When a meeting of the bishops was convened at the Bounty-office, on a summons from the archbishop of Canterbury, and at the instance of Mr Pitt, who wanted to know the sentiments of the bench relative to the repeal of the test and corporation acts: "I was the junior bishop," says Dr Watson, "and, as such, was called upon to deliver my opinion first, which I did in the negative. The only bishop who voted with

me was Bishop Shipley. The then archbishops of Canterbury and York, and the bishops of Worcester, Lincoln, Ely, Peterborough, Norwich, Exeter, Bangor, Bath and Wells, Rochester, and Lichfield, voted that the acts ought to be maintained.
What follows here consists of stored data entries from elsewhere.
### config.mk
export PLATFORM = sky130hd
export DESIGN_NAME = two_channel_poly_tone_generator_core
export DESIGN_NICKNAME = d
export VERILOG_FILES = /design/src/hw/rtl/tcptg_pkg.sv /design/src/hw/rtl/two_channel_poly_tone_generator_core.sv
export VERILOG_INCLUDE_DIRS = /design/src /design/src/hw/rtl
export SDC_FILE = /design/constraint.sdc
export NUM_CORES = 1
export LEC_CHECK = 0
export ABC_AREA = 0
export BUFFER_PORTS_ARGS = -buffer_cell sky130_fd_sc_hd__buf_2
export CORE_AREA = 5 5 141 143
export DETAILED_ROUTE_END_ITERATION = 12
export DIE_AREA = 0 0 146 148
export PLACE_DENSITY_LB_ADDON = 0.25
export SLEW_MARGIN = 25
export SYNTH_ARGS = -nofsm -noshare
export SYNTH_HDL_FRONTEND = slang
export SYNTH_SLANG_ARGS = --single-unit
### constraint.sdc
create_clock -name i_clk -period 6.2 [get_ports i_clk]
set_clock_uncertainty 0.2 [all_clocks]
set_input_delay 0.62 -clock i_clk [delete_from_list [all_inputs] [get_ports i_clk]]
set_output_delay 0.62 -clock i_clk [all_outputs]
set_load 0.01 [all_outputs]
<file path="src/rtl/core/lr_pkg.sv">
// Shared types and constants for the line rasterizer.
package lr_pkg;

  // Default screen geometry
  localparam int unsigned SCREEN_COLUMNS_DEF = 320;
  localparam int unsigned SCREEN_ROWS_DEF    = 200;

  // Field widths
  localparam int unsigned X_W    = 9;
  localparam int unsigned Y_W    = 8;
  localparam int unsigned ADDR_W = 16;
  localparam int unsigned COLOR_W = 8;
  // Decision and increment terms: bounded by +-2*511 for 9 and 8 bit coordinates
  localparam int unsigned DEC_W  = 12;

  // Command queue between front and back end
  localparam int unsigned QUEUE_DEPTH = 2;

  // Request codes
  typedef enum logic [0:0] {
    REQ_START = 1'b0,
    REQ_TICK  = 1'b1
  } req_type_e;

  // Input request
  typedef struct packed {
    logic [0:0]         req_type;
    logic [X_W-1:0]     x_start;
    logic [Y_W-1:0]     y_start;
    logic [X_W-1:0]     x_end;
    logic [Y_W-1:0]     y_end;
    logic [COLOR_W-1:0] line_color;
  } req_t;

  // Emitted pixel
  typedef struct packed {
    logic [X_W-1:0]     pixel_x;
    logic [Y_W-1:0]     pixel_y;
    logic [ADDR_W-1:0]  pixel_addr;
    logic [COLOR_W-1:0] pixel_color;
    logic               last_pixel;
  } pix_t;

  // Classified command, carried from front end to back end
  typedef struct packed {
    logic                    is_start;
    logic [X_W-1:0]          cur_x;
    logic [Y_W-1:0]          cur_y;
    logic [X_W-1:0]          goal_x;
    logic [Y_W-1:0]          goal_y;
    logic [ADDR_W-1:0]       addr;
    logic [COLOR_W-1:0]      color;
    logic                    x_major;
    logic                    step_x_neg;
    logic                    step_y_neg;
    logic signed [DEC_W-1:0] decision;
    logic signed [DEC_W-1:0] straight_inc;
    logic signed [DEC_W-1:0] diagonal_inc;
  } cmd_t;

  // Queue status seen by the front and back ends
  typedef struct packed {
    logic full;
    logic empty;
  } q_status_t;

endpackage

</file>
<file path="src/rtl/core/lr_front.sv">
// Front end: accepts requests, clamps endpoints and sets up the line parameters.
module lr_front #(
  parameter int unsigned SCREEN_COLUMNS = lr_pkg::SCREEN_COLUMNS_DEF,
  parameter int unsigned SCREEN_ROWS    = lr_pkg::SCREEN_ROWS_DEF
) (
  input  logic           clk_i,
  input  logic           rst_ni,
  input  logic           in_valid_i,
  output logic           in_stall_o,
  input  lr_pkg::req_t   in_data_i,
  input  logic           q_full_i,
  output logic           push_o,
  output lr_pkg::cmd_t   push_data_o
);

  localparam logic [lr_pkg::X_W-1:0]    X_MAX  = lr_pkg::X_W'(SCREEN_COLUMNS - 1);
  localparam logic [lr_pkg::Y_W-1:0]    Y_MAX  = lr_pkg::Y_W'(SCREEN_ROWS - 1);
  localparam logic [lr_pkg::ADDR_W-1:0] STRIDE = lr_pkg::ADDR_W'(SCREEN_COLUMNS);

  logic                       valid_q;
  lr_pkg::cmd_t               cmd_q, cmd_d;
  logic                       advance;

  logic [lr_pkg::X_W-1:0]     cx, gx, adx;
  logic [lr_pkg::Y_W-1:0]     cy, gy, ady;
  logic                       x_gt, y_gt, x_major;
  logic signed [lr_pkg::DEC_W-1:0] maj, mnr;

  // Stage moves whenever it is empty or the queue takes its command
  assign advance    = !valid_q || !q_full_i;
  assign in_stall_o = !advance;
  assign push_o      = valid_q && !q_full_i;
  assign push_data_o = cmd_q;

  // Clamp endpoints to the screen
  always_comb begin
    cx = (int'(in_data_i.x_start) >= int'(SCREEN_COLUMNS)) ? X_MAX : in_data_i.x_start;
    gx = (int'(in_data_i.x_end)   >= int'(SCREEN_COLUMNS)) ? X_MAX : in_data_i.x_end;
    cy = (int'(in_data_i.y_start) >= int'(SCREEN_ROWS))    ? Y_MAX : in_data_i.y_start;
    gy = (int'(in_data_i.y_end)   >= int'(SCREEN_ROWS))    ? Y_MAX : in_data_i.y_end;
  end

  // Deltas, direction and major axis
  always_comb begin
    x_gt    = gx > cx;
    y_gt    = gy > cy;
    adx     = x_gt ? (gx - cx) : (cx - gx);
    ady     = y_gt ? (gy - cy) : (cy - gy);
    x_major = adx > {1'b0, ady};
    if (x_major) begin
      maj = $signed(lr_pkg::DEC_W'(adx));
      mnr = $signed(lr_pkg::DEC_W'(ady));
    end else begin
      maj = $signed(lr_pkg::DEC_W'(ady));
      mnr = $signed(lr_pkg::DEC_W'(adx));
    end
  end

  // Command build
  always_comb begin
    cmd_d              = cmd_q;
    cmd_d.is_start     = (in_data_i.req_type == lr_pkg::REQ_START);
    cmd_d.cur_x        = cx;
    cmd_d.cur_y        = cy;
    cmd_d.goal_x       = gx;
    cmd_d.goal_y       = gy;
    cmd_d.addr         = lr_pkg::ADDR_W'(STRIDE * lr_pkg::ADDR_W'(cy))
                         + lr_pkg::ADDR_W'(cx);
    cmd_d.color        = in_data_i.line_color;
    cmd_d.x_major      = x_major;
    cmd_d.step_x_neg   = !x_gt;
    cmd_d.step_y_neg   = !y_gt;
    cmd_d.straight_inc = mnr <<< 1;
    cmd_d.diagonal_inc = (mnr - maj) <<< 1;
    cmd_d.decision     = (mnr <<< 1) - maj;
  end

  always_ff @(posedge clk_i or negedge rst_ni) begin
    if (!rst_ni) begin
      valid_q <= 1'b0;
    end else if (advance) begin
      valid_q <= in_valid_i;
    end
  end

  always_ff @(posedge clk_i) begin
    if (advance && in_valid_i) begin
      cmd_q <= cmd_d;
    end
  end

endmodule

</file>
<file path="src/rtl/core/lr_queue.sv">
// Short command queue between the front end and the back end.
module lr_queue (
  input  logic              clk_i,
  input  logic              rst_ni,
  input  logic              push_i,
  input  lr_pkg::cmd_t      push_data_i,
  input  logic              pop_i,
  output lr_pkg::cmd_t      pop_data_o,
  output lr_pkg::q_status_t status_o
);

  localparam int unsigned DEPTH = lr_pkg::QUEUE_DEPTH;
  localparam int unsigned PTR_W = (DEPTH > 1) ? $clog2(DEPTH) : 1;
  localparam int unsigned CNT_W = $clog2(DEPTH + 1);
  localparam logic [PTR_W-1:0] LAST_PTR = PTR_W'(DEPTH - 1);
  localparam logic [CNT_W-1:0] FULL_CNT = CNT_W'(DEPTH);

  lr_pkg::cmd_t     entry_q [DEPTH];
  logic [PTR_W-1:0] wr_ptr_q, rd_ptr_q;
  logic [CNT_W-1:0] count_q;
  logic             do_push, do_pop;

  assign status_o.full  = (count_q == FULL_CNT);
  assign status_o.empty = (count_q == '0);
  assign do_push        = push_i && !status_o.full;
  assign do_pop         = pop_i && !status_o.empty;
  assign pop_data_o     = entry_q[rd_ptr_q];

  // Pointers and fill count
  always_ff @(posedge clk_i or negedge rst_ni) begin
    if (!rst_ni) begin
      wr_ptr_q <= '0;
      rd_ptr_q <= '0;
      count_q  <= '0;
    end else begin
      if (do_push) begin
        wr_ptr_q <= (wr_ptr_q == LAST_PTR) ? '0 : wr_ptr_q + 1'b1;
      end
      if (do_pop) begin
        rd_ptr_q <= (rd_ptr_q == LAST_PTR) ? '0 : rd_ptr_q + 1'b1;
      end
      if (do_push && !do_pop) begin
        count_q <= count_q + 1'b1;
      end else if (do_pop && !do_push) begin
        count_q <= count_q - 1'b1;
      end
    end
  end

  // Entry storage
  always_ff @(posedge clk_i) begin
    if (do_push) begin
      entry_q[wr_ptr_q] <= push_data_i;
    end
  end

endmodule

</file>
<file path="src/rtl/core/lr_back.sv">
// Back end: Bresenham stepping state and the registered pixel output.
module lr_back #(
  parameter int unsigned SCREEN_COLUMNS = lr_pkg::SCREEN_COLUMNS_DEF,
  parameter int unsigned SCREEN_ROWS    = lr_pkg::SCREEN_ROWS_DEF
) (
  input  logic              clk_i,
  input  logic              rst_ni,
  input  lr_pkg::q_status_t q_status_i,
  input  lr_pkg::cmd_t      cmd_i,
  output logic              pop_o,
  output logic              out_valid_o,
  input  logic              out_stall_i,
  output lr_pkg::pix_t      out_data_o
);

  localparam logic [lr_pkg::ADDR_W-1:0] STRIDE = lr_pkg::ADDR_W'(SCREEN_COLUMNS);

  // Line state
  logic                            busy_q, busy_d;
  logic [lr_pkg::X_W-1:0]          cur_x_q, cur_x_d, goal_x_q, goal_x_d;
  logic [lr_pkg::Y_W-1:0]          cur_y_q, cur_y_d, goal_y_q, goal_y_d;
  logic [lr_pkg::ADDR_W-1:0]       addr_q, addr_d;
  logic [lr_pkg::COLOR_W-1:0]      color_q, color_d;
  logic signed [lr_pkg::DEC_W-1:0] dec_q, dec_d, sinc_q, sinc_d, dinc_q, dinc_d;
  logic                            x_major_q, x_major_d;
  logic                            sxn_q, sxn_d, syn_q, syn_d;

  logic                            out_valid_q, out_valid_d;
  lr_pkg::pix_t                    out_q, out_d;

  logic                            can_load, emit;
  logic                            diag, move_x, move_y;
  logic [lr_pkg::X_W-1:0]          step_x;
  logic [lr_pkg::Y_W-1:0]          step_y;
  logic [lr_pkg::ADDR_W-1:0]       dx_addr, dy_addr;

  assign can_load    = !out_valid_q || !out_stall_i;
  assign pop_o       = !q_status_i.empty && can_load;
  assign out_valid_o = out_valid_q;
  assign out_data_o  = out_q;

  // One midpoint step from the current state
  always_comb begin
    diag    = dec_q > 0;
    move_x  = x_major_q || diag;
    move_y  = !x_major_q || diag;
    step_x  = sxn_q ? cur_x_q - 1'b1 : cur_x_q + 1'b1;
    step_y  = syn_q ? cur_y_q - 1'b1 : cur_y_q + 1'b1;
    dx_addr = !move_x ? '0 : (sxn_q ? '1 : lr_pkg::ADDR_W'(1));
    dy_addr = !move_y ? '0 : (syn_q ? (~STRIDE + 1'b1) : STRIDE);
  end

  // Next state and output
  always_comb begin
    busy_d    = busy_q;
    cur_x_d   = cur_x_q;
    cur_y_d   = cur_y_q;
    goal_x_d  = goal_x_q;
    goal_y_d  = goal_y_q;
    addr_d    = addr_q;
    color_d   = color_q;
    dec_d     = dec_q;
    sinc_d    = sinc_q;
    dinc_d    = dinc_q;
    x_major_d = x_major_q;
    sxn_d     = sxn_q;
    syn_d     = syn_q;
    emit      = 1'b0;

    if (pop_o) begin
      if (cmd_i.is_start) begin
        emit      = 1'b1;
        cur_x_d   = cmd_i.cur_x;
        cur_y_d   = cmd_i.cur_y;
        goal_x_d  = cmd_i.goal_x;
        goal_y_d  = cmd_i.goal_y;
        addr_d    = cmd_i.addr;
        color_d   = cmd_i.color;
        dec_d     = cmd_i.decision;
        sinc_d    = cmd_i.straight_inc;
        dinc_d    = cmd_i.diagonal_inc;
        x_major_d = cmd_i.x_major;
        sxn_d     = cmd_i.step_x_neg;
        syn_d     = cmd_i.step_y_neg;
      end else if (busy_q) begin
        // tick while idle leaves everything alone
        emit    = 1'b1;
        dec_d   = dec_q + (diag ? dinc_q : sinc_q);
        cur_x_d = move_x ? step_x : cur_x_q;
        cur_y_d = move_y ? step_y : cur_y_q;
        addr_d  = addr_q + dx_addr + dy_addr;
      end
      busy_d = x_major_d ? (cur_x_d != goal_x_d) : (cur_y_d != goal_y_d);
      if (!emit) begin
        busy_d = busy_q;
      end
    end

    out_d.pixel_x     = cur_x_d;
    out_d.pixel_y     = cur_y_d;
    out_d.pixel_addr  = addr_d;
    out_d.pixel_color = color_d;
    out_d.last_pixel  = !busy_d;

    if (emit) begin
      out_valid_d = 1'b1;
    end else if (!out_stall_i) begin
      out_valid_d = 1'b0;
    end else begin
      out_valid_d = out_valid_q;
    end
  end

  // Control state
  always_ff @(posedge clk_i or negedge rst_ni) begin
    if (!rst_ni) begin
      busy_q      <= 1'b0;
      out_valid_q <= 1'b0;
      x_major_q   <= 1'b0;
      sxn_q       <= 1'b0;
      syn_q       <= 1'b0;
      cur_x_q     <= '0;
      cur_y_q     <= '0;
      goal_x_q    <= '0;
      goal_y_q    <= '0;
      addr_q      <= '0;
      dec_q       <= '0;
      sinc_q      <= '0;
      dinc_q      <= '0;
      color_q     <= '0;
    end else begin
      busy_q      <= busy_d;
      out_valid_q <= out_valid_d;
      x_major_q   <= x_major_d;
      sxn_q       <= sxn_d;
      syn_q       <= syn_d;
      cur_x_q     <= cur_x_d;
      cur_y_q     <= cur_y_d;
      goal_x_q    <= goal_x_d;
      goal_y_q    <= goal_y_d;
      addr_q      <= addr_d;
      dec_q       <= dec_d;
      sinc_q      <= sinc_d;
      dinc_q      <= dinc_d;
      color_q     <= color_d;
    end
  end

  // Output pixel register
  always_ff @(posedge clk_i) begin
    if (emit) begin
      out_q <= out_d;
    end
  end

  // A busy engine has not reached its goal on the major axis
  a_busy_goal: assert property (@(posedge clk_i) disable iff (!rst_ni)
    busy_q |-> (x_major_q ? (cur_x_q != goal_x_q) : (cur_y_q != goal_y_q)))
    else $error("busy with major axis at goal");

  // The pending pixel's last flag agrees with the engine state
  a_last_busy: assert property (@(posedge clk_i) disable iff (!rst_ni)
    out_valid_q |-> (out_q.last_pixel == !busy_q))
    else $error("last flag disagrees with busy");

  // The incrementally tracked address matches the coordinates
  a_addr: assert property (@(posedge clk_i) disable iff (!rst_ni)
    out_valid_q |-> (out_q.pixel_addr == lr_pkg::ADDR_W'(
      STRIDE * lr_pkg::ADDR_W'(out_q.pixel_y)) + lr_pkg::ADDR_W'(out_q.pixel_x)))
    else $error("pixel address does not match coordinates");

  // Emitted pixels stay on screen
  a_on_screen: assert property (@(posedge clk_i) disable iff (!rst_ni)
    out_valid_q |-> (int'(out_q.pixel_x) < int'(SCREEN_COLUMNS) &&
                     int'(out_q.pixel_y) < int'(SCREEN_ROWS)))
    else $error("pixel off screen");

  // A start request always produces a pixel on the next cycle
  a_start_emits: assert property (@(posedge clk_i) disable iff (!rst_ni)
    (pop_o && cmd_i.is_start) |=> out_valid_q)
    else $error("start request produced no pixel");

endmodule

</file>
<file path="src/rtl/core/line_rasterizer_unit.sv">
// Line rasterizer top level: front end, command queue and stepping back end.
//
// Bresenham line engine for a byte-per-pixel frame buffer of SCREEN_COLUMNS by
// SCREEN_ROWS pixels. A start request (endpoints clamped to the screen) emits the
// first pixel; each tick request emits the next pixel with its coordinates,
// frame buffer address (columns * row + column) and color, the final one flagged
// last. A tick while no line is active yields nothing; a start replaces any line
// in progress. One request is taken and one pixel delivered per clock when the
// output is not stalled; a request's pixel is registered in the front setup
// register, a command queue entry and the pixel output register, in that order.
// The back end's decision loop sets the rate, one step per cycle unless stalled.
module line_rasterizer_unit #(
  parameter int unsigned SCREEN_COLUMNS = lr_pkg::SCREEN_COLUMNS_DEF,
  parameter int unsigned SCREEN_ROWS    = lr_pkg::SCREEN_ROWS_DEF
) (
  input  logic         clk_i,
  input  logic         rst_ni,
  input  logic         in_valid_i,
  output logic         in_stall_o,
  input  lr_pkg::req_t in_data_i,
  output logic         out_valid_o,
  input  logic         out_stall_i,
  output lr_pkg::pix_t out_data_o
);

  logic              push, pop;
  lr_pkg::cmd_t      push_cmd, pop_cmd;
  lr_pkg::q_status_t q_status;

  lr_front #(
    .SCREEN_COLUMNS(SCREEN_COLUMNS),
    .SCREEN_ROWS   (SCREEN_ROWS)
  ) u_front (
    .clk_i      (clk_i),
    .rst_ni     (rst_ni),
    .in_valid_i (in_valid_i),
    .in_stall_o (in_stall_o),
    .in_data_i  (in_data_i),
    .q_full_i   (q_status.full),
    .push_o     (push),
    .push_data_o(push_cmd)
  );

  lr_queue u_queue (
    .clk_i      (clk_i),
    .rst_ni     (rst_ni),
    .push_i     (push),
    .push_data_i(push_cmd),
    .pop_i      (pop),
    .pop_data_o (pop_cmd),
    .status_o   (q_status)
  );

  lr_back #(
    .SCREEN_COLUMNS(SCREEN_COLUMNS),
    .SCREEN_ROWS   (SCREEN_ROWS)
  ) u_back (
    .clk_i      (clk_i),
    .rst_ni     (rst_ni),
    .q_status_i (q_status),
    .cmd_i      (pop_cmd),
    .pop_o      (pop),
    .out_valid_o(out_valid_o),
    .out_stall_i(out_stall_i),
    .out_data_o (out_data_o)
  );

endmodule
</file>
<file path="config.mk">
export PLATFORM = sky130hd
export DESIGN_NAME = line_rasterizer_unit
export DESIGN_NICKNAME = d
export VERILOG_FILES = /design/src/rtl/core/lr_pkg.sv /design/src/rtl/core/lr_front.sv /design/src/rtl/core/lr_queue.sv /design/src/rtl/core/lr_back.sv /design/src/rtl/core/line_rasterizer_unit.sv
export SDC_FILE = /design/constraint.sdc
export NUM_CORES = 1
export LEC_CHECK = 0
export ABC_AREA = 1
export BUFFER_PORTS_ARGS = -buffer_cell sky130_fd_sc_hd__clkbuf_2
export CAP_MARGIN = 15
export CELL_PAD_IN_SITES_DETAIL_PLACEMENT = 1
export CELL_PAD_IN_SITES_GLOBAL_PLACEMENT = 2
export CORE_MARGIN = 2
export CORE_UTILIZATION = 37
export CTS_CLUSTER_SIZE = 28
export DETAILED_ROUTE_END_ITERATION = 8
export GPL_TIMING_DRIVEN = 0
export PLACE_DENSITY = 0.89
export SLEW_MARGIN = 20
export SYNTH_ARGS = -nofsm -noshare
export SYNTH_HDL_FRONTEND = slang
export SYNTH_HIERARCHICAL = 1
export SYNTH_SLANG_ARGS = --single-unit
</file>
<file path="constraint.sdc">
create_clock -name clk_i -period 5.6 [get_ports clk_i]
set_input_delay 0.84 -clock clk_i [delete_from_list [all_inputs] [get_ports clk_i]]
set_output_delay 0.84 -clock clk_i [all_outputs]
set_load 0.02 [all_outputs]
</file>
==> impl_metrics.yaml <==
clock_network:
  clock-sinks: 429
  hold_buffers: 0
  clk_pin_slew_ns: 0.06
  worstSkewPairLatency_ns: 0.59
  cts-root-buf: "clkbuf_16"
  clk_path_buf_depth: 3
  h-tree-depth: 2
  cts_tree: "built"
  numCtsBuffers: 45
global_routing:
  antenna_found_initial: 0
  grt_pass1_wl_mm: 96.4
  grt_pass1_vias: 17400
  track_usage_pct: 20.2
  globalRouteOverflowTotal: 0
  grt_max_degree: 70
sta:
  tightestPinTransition_ns: 0.772
  fin_skew_ns: 0.0160
  relSlewSlack_pct: 48.5
  min_period_over_period_pct: 99.0
  slew_viol_final: 0
  hold_violations: 0
  setup_ws_ns: 0.0583
  fin_crit_ns: 5.54
  setup_viol: 0
  fmax_ghz: 0.180
place:
  portBuffers: 90
  dp_hpwl_mm: 46.5
  gp_congestion: 0.883
  preCtsSetupSlack_ns: -1.44
  postPlaceCellArea_um2: 23700
cells_and_area:
  syn_to_final_growth_pct: 19.1
  regArea_um2: 12400
  nNetsFinal: 2616
  diodes: 0
  final_area_um2: 26200
  fill_cells: 6503
  drive_gt1_share_pct: 17.5
  multi_input_area_um2: 9060
floorplan:
  fp.dieH_um: 248
  rows: 89
  die_w_um: 248
  start_util_pct: 37.4
  io_pins: 91
  coreArea_um2: 58900
  dieArea_um2: 61500
power:
  clkPwrFrac_pct: 17.2
  combPwrFrac_pct: 51.6
  ir_drop_mv: 0.276
  intPower_w: 0.0102
  p_per_area_nw_per_um2: 693
  seqPwrFrac_pct: 31.2
  swShare_pct: 44.0
  p_total_w: 0.0182
  switching_power_w: 0.00801
  p_leak_nw: 11.7
yosys:
  synth.largest_area_cell: "edfxtp_1"
  synthCells: 2255
  muxShareOfSynthArea_pct: 0.750
  syn_avg_cell_area_um2: 9.76
  yosys.area_share.simple_pct: 20.6
  synth-edff-count: 325
  synth_top_area_share_pct: 44.3
  ys_seq_area_share_pct: 56.2
  synth_top_family_by_area: "simple AND/OR/NAND/NOR gates"
  async_flop_share_pct: 24.2
  ys_ff_latch: 429
  syn_area_um2: 22000
  synth.distinct_cells: 60
  synth_fa_ha_area_share_pct: 7.34
  synth_compound_gate_area_share_pct: 6.97
  synth_area_leaders: "edfxtp_1, nand2_1, dfrtp_1"
  synth_flop_cell: "edfxtp_1"
  ys_warn_count: 6
  synth_xor_area_share_pct: 2.75
route:
  drc: 0
  wl_met2_mm: 31.7
  wl_met1_mm: 27.5
  vias_per_cell: 5.04
  drt_first_iter_violations: 987
  route.met3.wl_mm: 1.98
  top_layer_used: "met4"
  antenna_left: 0
  dr.pass1.iters: 7
  drt_wl_total_mm: 62.6
  num_vias: 16400
  wire_per_inst_um: 19.2
critical_path:
  reg2reg_depth: 29
  arrival_ns: 5.87
  slowest_stage: "fa_2"
  cp_common_cell: "nand2_2"
  endpoint_kind: "register"
  cp_data_required_time_ns: 5.92
  max_stage_delay_ns: 0.39
  startpoint_type: "primary input"
  crit_type: "in -> reg"
  worstPathMaxFanout: 6
run:
  cap_violations: 0
outcome:
  status: "finished clean"
hold_path:
  hold_class: "in -> async"
## timing repair
item	in CTS	in global routing
setup buffers	14	29
resized for setup	52	94
endpoints found under the setup margin	11	7
pin swaps	11	41
## synthesized netlist by cell type, drive strengths merged (2+ instances only)
master and instances:
inv 200, nand3 95, fa 12, buf 52
xnor2 13, mux2i 3, a221oi 12, a31oi 6
o21ai 112, o221ai 4, a21boi 2, or2 36
nor2 113, xor2 56, nand3b 25, a211oi 4
clkbuf 30, o21a 2, a22oi 9, o2111ai 2
a21o 9, nand4 18, ha 110, mux2 12
dfrtp 104, o211ai 3, a21oi 80, o22ai 6
nand2 772, edfxtp 325, o21bai 8, and2 2
nor3 10
## worst max-delay path, delay by kind of cell
family,cells,cell delay (ns)
AO/OA/AOI/OAI,9,1.81
adder cells (fa/ha/maj),4,1.29
AND/OR/NAND/NOR,9,0.92
buffers and inverters,5,0.64
XOR/XNOR,2,0.36
## metal layers
metal	vias up	GRT usage (%)
li1	7902	-
met1	8181	25.8
met2	264	36.0
met3	78	2.54
met4	0	5.64
met5	-	0
## registers in the layout, indices dropped and copies added (netlist names), 2 cells and up
register             cells
u_back/color_q           8
u_back/cur_x_q           9
u_queue/count_q          2
u_back/goal_x_q          9
u_back/sinc_q           12
u_queue/entry_q        196
u_back/addr_q           16
u_back/goal_y_q          8
u_back/out_data_o       42
u_front/push_data_o     87
u_back/dec_q            12
u_back/dinc_q           12
u_back/cur_y_q           8
## area by class of cell
type | instances | share of cell area (%)
Buffer | 81 | 1.73
Clock buffer | 60 | 4.70
Clock inverter | 24 | 1.23
Inverter | 201 | 2.94
Multi-Input combinational cell | 1547 | 34.6
Sequential cell | 429 | 47.2
Tap cell | 773 | 3.69
Timing Repair Buffer | 142 | 3.99
## cells in the final DEF (no fill, tap or decap), types with 15 or more instances in the layout
| master | n |
|---|---|
| dfrtp_1 | 104 |
| clkbuf_16 | 45 |
| buf_4 | 51 |
| nand4_1 | 17 |
| nand3b_1 | 24 |
| clkbuf_2 | 88 |
| inv_2 | 15 |
| nor2_4 | 16 |
| clkbuf_1 | 38 |
| a21oi_1 | 71 |
| ha_1 | 93 |
| o21ai_0 | 93 |
| inv_1 | 180 |
| xor2_1 | 51 |
| nand3_1 | 92 |
| nor2_1 | 90 |
| buf_2 | 24 |
| nand2_2 | 21 |
| or2_2 | 33 |
| edfxtp_1 | 325 |
| nand2_1 | 741 |
## path summary, 6_finish.rpt
kind / from / endpoint / slack, ns
setup / recovery: in_data_i[12] / u_front/push_data_o[32] / 0.06
hold / removal: rst_ni / u_back/color_q[1] / 0.18
setup reg to reg: u_back/dec_q[1] / u_back/out_data_o[22] / 0.86
hold reg to reg: u_front/push_data_o[21] / u_queue/entry_q[0][21] / 0.43
max in group asynchronous: rst_ni / u_back/cur_y_q[5] / 4.70
min in group clk_i: in_data_i[0] / u_front/push_data_o[39] / 0.43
When the question was thus decided, that my brethren might see I was not sorry to be known to have voted as I had done, I moved that not only the result of the meeting, but that the names of those who had voted for and against the maintenance of the acts, should be sent to Mr Pitt; and the motion was passed unanimously. The question for the repeal of the acts was then lost in the commons, by a majority of 78-178: 100. It was again brought forward in 1789, and was again lost by a majority of 20—122: 102. This small majority encouraged the dissenters to bring it forward again in 1790; but the cry of the church's danger began to be raised, and meetings were held by some alarmed clergymen, principally in dioceses of York and Chester, and the question was lost by a majority of 194-299: 105. In a conversation I then had with Lord Camden, president of the council, I plainly asked him if he foresaw any danger likely to result to the church establishment from the repeal of the test act he answered, at once, none whatever. On my urging the policy of conciliating the dissenters by granting their petition, his answer made a great impression on my mind, as it showed the principle on which great statesmen sometimes condescend to act. It was this: -Pitt was wrong in refusing the former application of the dissenters, but he must be now supported."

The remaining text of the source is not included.